# Task to carry out:
Which lines have the string "every"? Copy all of them from the entries below.

# Data shown:

$ cat src/verilog/epc_toggle_map.vh
// Purpose: constants of the power-condition feature toggle block
// Assumes: word index addressing on the plain register port
// Notes: all offsets are register indexes, not byte addresses
//
// Contract
// - Low nibble of sector number 4h selects enable; upper nibble is reserved.
// - Low nibble of sector number 5h selects disable.
// - Successful enable marks feature set active and sets identify word 120 bit 7.
// - Successful enable turns advanced power management off.
// - On enable, zero saved timer loads current timer from default timer.
// - On enable, nonzero saved timer loads current timer from saved timer.
// - After loading, start each timer that is nonzero and current-enabled.
// - An enabled feature set stays enabled through every kind of reset.
// - Enable is aborted when the feature set is not supported.
// - Successful disable clears identify word 120 bit 7.
// - A disabled feature set stays disabled through every kind of reset.
// - Disable is aborted when unsupported or already disabling.
// - An aborted subcommand leaves every power-condition setting unchanged.
`ifndef EPC_TOGGLE_MAP_VH
`define EPC_TOGGLE_MAP_VH

// Register indexes
`define REG_FEATURE 4'h0
`define REG_SECNUM 4'h1
`define REG_COMMAND 4'h2
`define REG_ERROR 4'h3
`define REG_STATUS 4'h4
`define REG_CONTROL 4'h5
`define REG_STATE 4'h6
`define REG_TINDEX 4'h7
`define REG_TDATA 4'h8
`define REG_CUREN 4'h9
`define REG_RUNNING 4'ha
`define REG_INT_STAT 4'hb
`define REG_INT_CLR 4'hc
`define REG_INT_EN 4'hd

// Command codes
`define CMD_SET_FEATURES 8'hef
`define FEAT_POWER_COND 8'h4a
`define SUB_ENABLE 4'h4
`define SUB_DISABLE 4'h5

// Error and status bit positions
`define ERR_ABORT_BIT 2
`define STAT_BUSY_BIT 7
`define STAT_READY_BIT 6
`define STAT_FAULT_BIT 5
`define STAT_CORR_BIT 2
`define STAT_ERR_BIT 0

// Control and state bit positions
`define CTRL_SUPPORT_BIT 0
`define CTRL_APM_BIT 1
`define STATE_EPC_BIT 0
`define STATE_ID_BIT 1
`define STATE_DISABLING_BIT 2

// Interrupt bits
`define INT_DONE_BIT 0
`define INT_ABORT_BIT 1

// Timer table kinds
`define KIND_SAVED 2'h0
`define KIND_DEFAULT 2'h1
`define KIND_CURRENT 2'h2

// Reset values
`define RST_CONTROL 2'h1
`define RST_STATUS 8'h40

`endif

$ cat src/verilog/epc_timer_ram.v
// Purpose: timer table storage, saved, default and current values
// Assumes: one port, write and read in the same cycle allowed
// Notes: read data come out of a register one cycle after the address
module epc_timer_ram #(
	parameter AW = 4,
	parameter DW = 24
) (
	input wire clk_in,
	input wire rst_n_in,
	input wire we_in,
	input wire [AW-1:0] addr_in,
	input wire [DW-1:0] wdata_in,
	output reg [DW-1:0] rdata_out
);
	reg [DW-1:0] mem [0:(1<<AW)-1];

	// Array has no reset, only the output register does
	always @(posedge clk_in) begin
		if (we_in) begin
			mem[addr_in] <= wdata_in;
		end
	end

	// Registered read, old data on a write to the same word
	always @(posedge clk_in or negedge rst_n_in) begin
		if (!rst_n_in) begin
			rdata_out <= {DW{1'b0}};
		end else begin
			rdata_out <= mem[addr_in];
		end
	end
endmodule

$ cat src/verilog/epc_toggle.v
// Purpose: enable and disable subcommands of the power-condition feature set
// Assumes: inputs synchronous to CLK_IN; NV_EPC_IN holds the stored setting
// Notes: EPC_EN_OUT must be kept in nonvolatile storage by the system
`include "epc_toggle_map.vh"
module epc_toggle #(
	parameter NCOND = 4,
	parameter IDXW = 2,
	parameter TW = 24
) (
	input wire CLK_IN,
	input wire RST_N_IN,
	input wire DRV_RESET_IN,
	input wire NV_EPC_IN,
	input wire [3:0] ADDR_IN,
	input wire [31:0] WDATA_IN,
	input wire WR_IN,
	input wire RD_IN,
	output wire [31:0] RDATA_OUT,
	output wire EPC_EN_OUT,
	output wire ID120_B7_OUT,
	output wire APM_EN_OUT,
	output wire [NCOND-1:0] TIMER_RUN_OUT,
	output wire BUSY_OUT,
	output wire IRQ_OUT
);
	localparam AW = IDXW + 2;
	// Last index cut from a full-width count so no bits drop silently
	localparam [31:0] LAST_FULL = NCOND - 1;
	localparam [IDXW-1:0] LAST = LAST_FULL[IDXW-1:0];
	localparam [1:0] CTRL_RST = `RST_CONTROL;

	// Sequencer states
	localparam S_IDLE = 3'd0;
	localparam S_EN_SAVED = 3'd1;
	localparam S_EN_DEF = 3'd2;
	localparam S_EN_LOAD = 3'd3;
	localparam S_EN_DONE = 3'd4;
	localparam S_DIS_STOP = 3'd5;
	localparam S_DIS_DONE = 3'd6;

	// Timer table address from kind and condition index
	function [AW-1:0] tab_addr;
		input [1:0] kind;
		input [IDXW-1:0] cond;
		begin
			tab_addr = {kind, cond};
		end
	endfunction

	// Completion status: fault and corrected never set, ready clear only while busy
	function [7:0] status_word;
		input busy_flag;
		input err;
		begin
			status_word = 8'h00;
			status_word[`STAT_BUSY_BIT] = busy_flag;
			status_word[`STAT_READY_BIT] = !busy_flag;
			status_word[`STAT_ERR_BIT] = err;
		end
	endfunction

	// Error register carries only the abort flag
	function [7:0] error_word;
		input command_abort_flag;
		begin
			error_word = 8'h00;
			error_word[`ERR_ABORT_BIT] = command_abort_flag;
		end
	endfunction

	reg [2:0] state;
	reg [2:0] next_state;
	reg [IDXW-1:0] idx;
	reg [TW-1:0] saved_q;
	reg [7:0] feature;
	reg [7:0] secnum;
	reg [7:0] err_reg;
	reg [7:0] stat_reg;
	reg supported;
	reg apm_en;
	reg epc_en;
	reg id_bit;
	reg nv_loaded;
	reg [NCOND-1:0] cur_en;
	reg [NCOND-1:0] run;
	reg [AW-1:0] tindex;
	reg [1:0] int_stat;
	reg [1:0] int_en;
	reg [31:0] rdata_q;
	reg tdat_q;

	wire [TW-1:0] ram_dout;
	reg ram_we;
	reg [AW-1:0] ram_addr;
	reg [TW-1:0] ram_wdata;

	wire busy = (state != S_IDLE);
	wire disabling = (state == S_DIS_STOP) || (state == S_DIS_DONE);
	wire wr_cmd = WR_IN && (ADDR_IN == `REG_COMMAND);
	wire is_pc = (WDATA_IN[7:0] == `CMD_SET_FEATURES) && (feature == `FEAT_POWER_COND);
	wire [3:0] subcode = secnum[3:0];
	// Only the low nibble picks the subcommand, upper nibble ignored
	wire sub_en = (subcode == `SUB_ENABLE);
	wire sub_dis = (subcode == `SUB_DISABLE);
	wire new_cmd = wr_cmd && is_pc && !busy;
	// Abort cases: unsupported, unknown subcommand, or disable while disabling
	wire cmd_abort = (new_cmd && (!supported || !(sub_en || sub_dis)))
		|| (wr_cmd && is_pc && disabling && sub_dis);
	wire start_en = new_cmd && supported && sub_en;
	wire start_dis = new_cmd && supported && sub_dis;
	// A drive reset in the last cycle abandons the sweep, so nothing completes
	wire en_finish = (state == S_EN_DONE) && !DRV_RESET_IN;
	wire dis_finish = (state == S_DIS_DONE) && !DRV_RESET_IN;
	wire done_ev = en_finish || dis_finish;
	// Current value choice between saved and default
	wire [TW-1:0] load_val = (saved_q == {TW{1'b0}}) ? ram_dout : saved_q;

	epc_timer_ram #(
		.AW(AW),
		.DW(TW)
	) u_ram (
		.clk_in(CLK_IN),
		.rst_n_in(RST_N_IN),
		.we_in(ram_we),
		.addr_in(ram_addr),
		.wdata_in(ram_wdata),
		.rdata_out(ram_dout)
	);

	// Table port: sequencer owns it while busy, software otherwise
	always @* begin
		ram_we = 1'b0;
		ram_addr = tindex;
		ram_wdata = WDATA_IN[TW-1:0];
		case (state)
			S_IDLE: begin
				ram_we = WR_IN && (ADDR_IN == `REG_TDATA);
			end
			S_EN_SAVED: begin
				ram_addr = tab_addr(`KIND_SAVED, idx);
			end
			S_EN_DEF: begin
				ram_addr = tab_addr(`KIND_DEFAULT, idx);
			end
			S_EN_LOAD: begin
				ram_we = 1'b1;
				ram_addr = tab_addr(`KIND_CURRENT, idx);
				ram_wdata = load_val;
			end
			default: begin
				ram_we = 1'b0;
			end
		endcase
	end

	// Next state of the sequencer; three cycles per condition on enable
	always @* begin
		next_state = state;
		case (state)
			S_IDLE: begin
				if (start_en) begin
					next_state = S_EN_SAVED;
				end else if (start_dis) begin
					next_state = S_DIS_STOP;
				end
			end
			S_EN_SAVED: begin
				next_state = S_EN_DEF;
			end
			S_EN_DEF: begin
				next_state = S_EN_LOAD;
			end
			S_EN_LOAD: begin
				next_state = (idx == LAST) ? S_EN_DONE : S_EN_SAVED;
			end
			S_DIS_STOP: begin
				next_state = (idx == LAST) ? S_DIS_DONE : S_DIS_STOP;
			end
			default: begin
				next_state = S_IDLE;
			end
		endcase
	end

	// Sequencer and condition index; a drive reset abandons the sweep
	always @(posedge CLK_IN or negedge RST_N_IN) begin
		if (!RST_N_IN) begin
			state <= S_IDLE;
			idx <= {IDXW{1'b0}};
			saved_q <= {TW{1'b0}};
		end else if (DRV_RESET_IN) begin
			state <= S_IDLE;
			idx <= {IDXW{1'b0}};
		end else begin
			state <= next_state;
			if (state == S_EN_DEF) begin
				saved_q <= ram_dout;
			end
			if (state == S_EN_LOAD || state == S_DIS_STOP) begin
				idx <= (idx == LAST) ? {IDXW{1'b0}} : idx + 1'b1;
			end
		end
	end

	// Timer run flags, started on load, stopped one by one on disable
	always @(posedge CLK_IN or negedge RST_N_IN) begin
		if (!RST_N_IN) begin
			run <= {NCOND{1'b0}};
		end else if (DRV_RESET_IN) begin
			run <= {NCOND{1'b0}};
		end else if (state == S_EN_LOAD) begin
			run[idx] <= (load_val != {TW{1'b0}}) && cur_en[idx];
		end else if (state == S_DIS_STOP) begin
			run[idx] <= 1'b0;
		end
	end

	// Feature state; the async reset gives a constant, the stored value
	// is taken on the first edge after release
	always @(posedge CLK_IN or negedge RST_N_IN) begin
		if (!RST_N_IN) begin
			epc_en <= 1'b0;
			id_bit <= 1'b0;
			nv_loaded <= 1'b0;
		end else if (!nv_loaded) begin
			nv_loaded <= 1'b1;
			epc_en <= NV_EPC_IN;
			id_bit <= NV_EPC_IN;
		end else if (en_finish) begin
			epc_en <= 1'b1;
			id_bit <= 1'b1;
		end else if (dis_finish) begin
			epc_en <= 1'b0;
			id_bit <= 1'b0;
		end
	end

	// Software control bits; drive resets leave them alone
	always @(posedge CLK_IN or negedge RST_N_IN) begin
		if (!RST_N_IN) begin
			supported <= CTRL_RST[`CTRL_SUPPORT_BIT];
			apm_en <= CTRL_RST[`CTRL_APM_BIT];
			cur_en <= {NCOND{1'b0}};
			tindex <= {AW{1'b0}};
			feature <= 8'h00;
			secnum <= 8'h00;
			int_en <= 2'h0;
		end else begin
			if (WR_IN && ADDR_IN == `REG_CONTROL) begin
				supported <= WDATA_IN[`CTRL_SUPPORT_BIT];
				apm_en <= WDATA_IN[`CTRL_APM_BIT];
			end
			if (en_finish) begin
				apm_en <= 1'b0;
			end
			// Current-enable, feature and sector number frozen while the sweep runs, so an abort changes nothing
			if (WR_IN && ADDR_IN == `REG_CUREN && !busy) begin
				cur_en <= WDATA_IN[NCOND-1:0];
			end
			if (WR_IN && ADDR_IN == `REG_TINDEX) begin
				tindex <= WDATA_IN[AW-1:0];
			end
			if (WR_IN && ADDR_IN == `REG_FEATURE && !busy) begin
				feature <= WDATA_IN[7:0];
			end
			if (WR_IN && ADDR_IN == `REG_SECNUM && !busy) begin
				secnum <= WDATA_IN[7:0];
			end
			if (WR_IN && ADDR_IN == `REG_INT_EN) begin
				int_en <= WDATA_IN[1:0];
			end
		end
	end

	// Error and status registers as the host sees them on completion
	always @(posedge CLK_IN or negedge RST_N_IN) begin
		if (!RST_N_IN) begin
			err_reg <= 8'h00;
			stat_reg <= `RST_STATUS;
		end else if (DRV_RESET_IN) begin
			err_reg <= 8'h00;
			stat_reg <= `RST_STATUS;
		// Abort outranks start; a stop sweep hit by a second disable still ends in success
		end else if (cmd_abort) begin
			err_reg <= error_word(1'b1);
			stat_reg <= status_word(1'b0, 1'b1);
		end else if (start_en || start_dis) begin
			err_reg <= error_word(1'b0);
			stat_reg <= status_word(1'b1, 1'b0);
		end else if (done_ev) begin
			err_reg <= error_word(1'b0);
			stat_reg <= status_word(1'b0, 1'b0);
		end
	end

	// Sticky events; a new event beats a clear in the same cycle
	always @(posedge CLK_IN or negedge RST_N_IN) begin
		if (!RST_N_IN) begin
			int_stat <= 2'h0;
		end else begin
			if (WR_IN && ADDR_IN == `REG_INT_CLR) begin
				int_stat <= (int_stat & ~WDATA_IN[1:0]) | {cmd_abort, done_ev};
			end else begin
				int_stat <= int_stat | {cmd_abort, done_ev};
			end
		end
	end

	// Read data one cycle after the strobe, zero otherwise
	always @(posedge CLK_IN or negedge RST_N_IN) begin
		if (!RST_N_IN) begin
			rdata_q <= 32'h00000000;
			tdat_q <= 1'b0;
		end else begin
			rdata_q <= 32'h00000000;
			tdat_q <= RD_IN && (ADDR_IN == `REG_TDATA) && !busy;
			if (RD_IN) begin
				case (ADDR_IN)
					`REG_FEATURE: rdata_q[7:0] <= feature;
					`REG_SECNUM: rdata_q[7:0] <= secnum;
					`REG_ERROR: rdata_q[7:0] <= err_reg;
					`REG_STATUS: rdata_q[7:0] <= stat_reg;
					`REG_CONTROL: rdata_q[1:0] <= {apm_en, supported};
					`REG_STATE: rdata_q[2:0] <= {disabling, id_bit, epc_en};
					`REG_TINDEX: rdata_q[AW-1:0] <= tindex;
					`REG_CUREN: rdata_q[NCOND-1:0] <= cur_en;
					`REG_RUNNING: rdata_q[NCOND-1:0] <= run;
					`REG_INT_STAT: rdata_q[1:0] <= int_stat;
					`REG_INT_EN: rdata_q[1:0] <= int_en;
					default: rdata_q <= 32'h00000000;
				endcase
			end
		end
	end

	// Table reads come straight from the table's output register
	assign RDATA_OUT = tdat_q ? {{(32-TW){1'b0}}, ram_dout} : rdata_q;
	assign EPC_EN_OUT = epc_en;
	assign ID120_B7_OUT = id_bit;
	assign APM_EN_OUT = apm_en;
	assign TIMER_RUN_OUT = run;
	assign BUSY_OUT = busy;
	assign IRQ_OUT = |(int_stat & int_en);
endmodule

# Exercise response:
// - An enabled feature set stays enabled through every kind of reset.
// - A disabled feature set stays disabled through every kind of reset.
// - An aborted subcommand leaves every power-condition setting unchanged.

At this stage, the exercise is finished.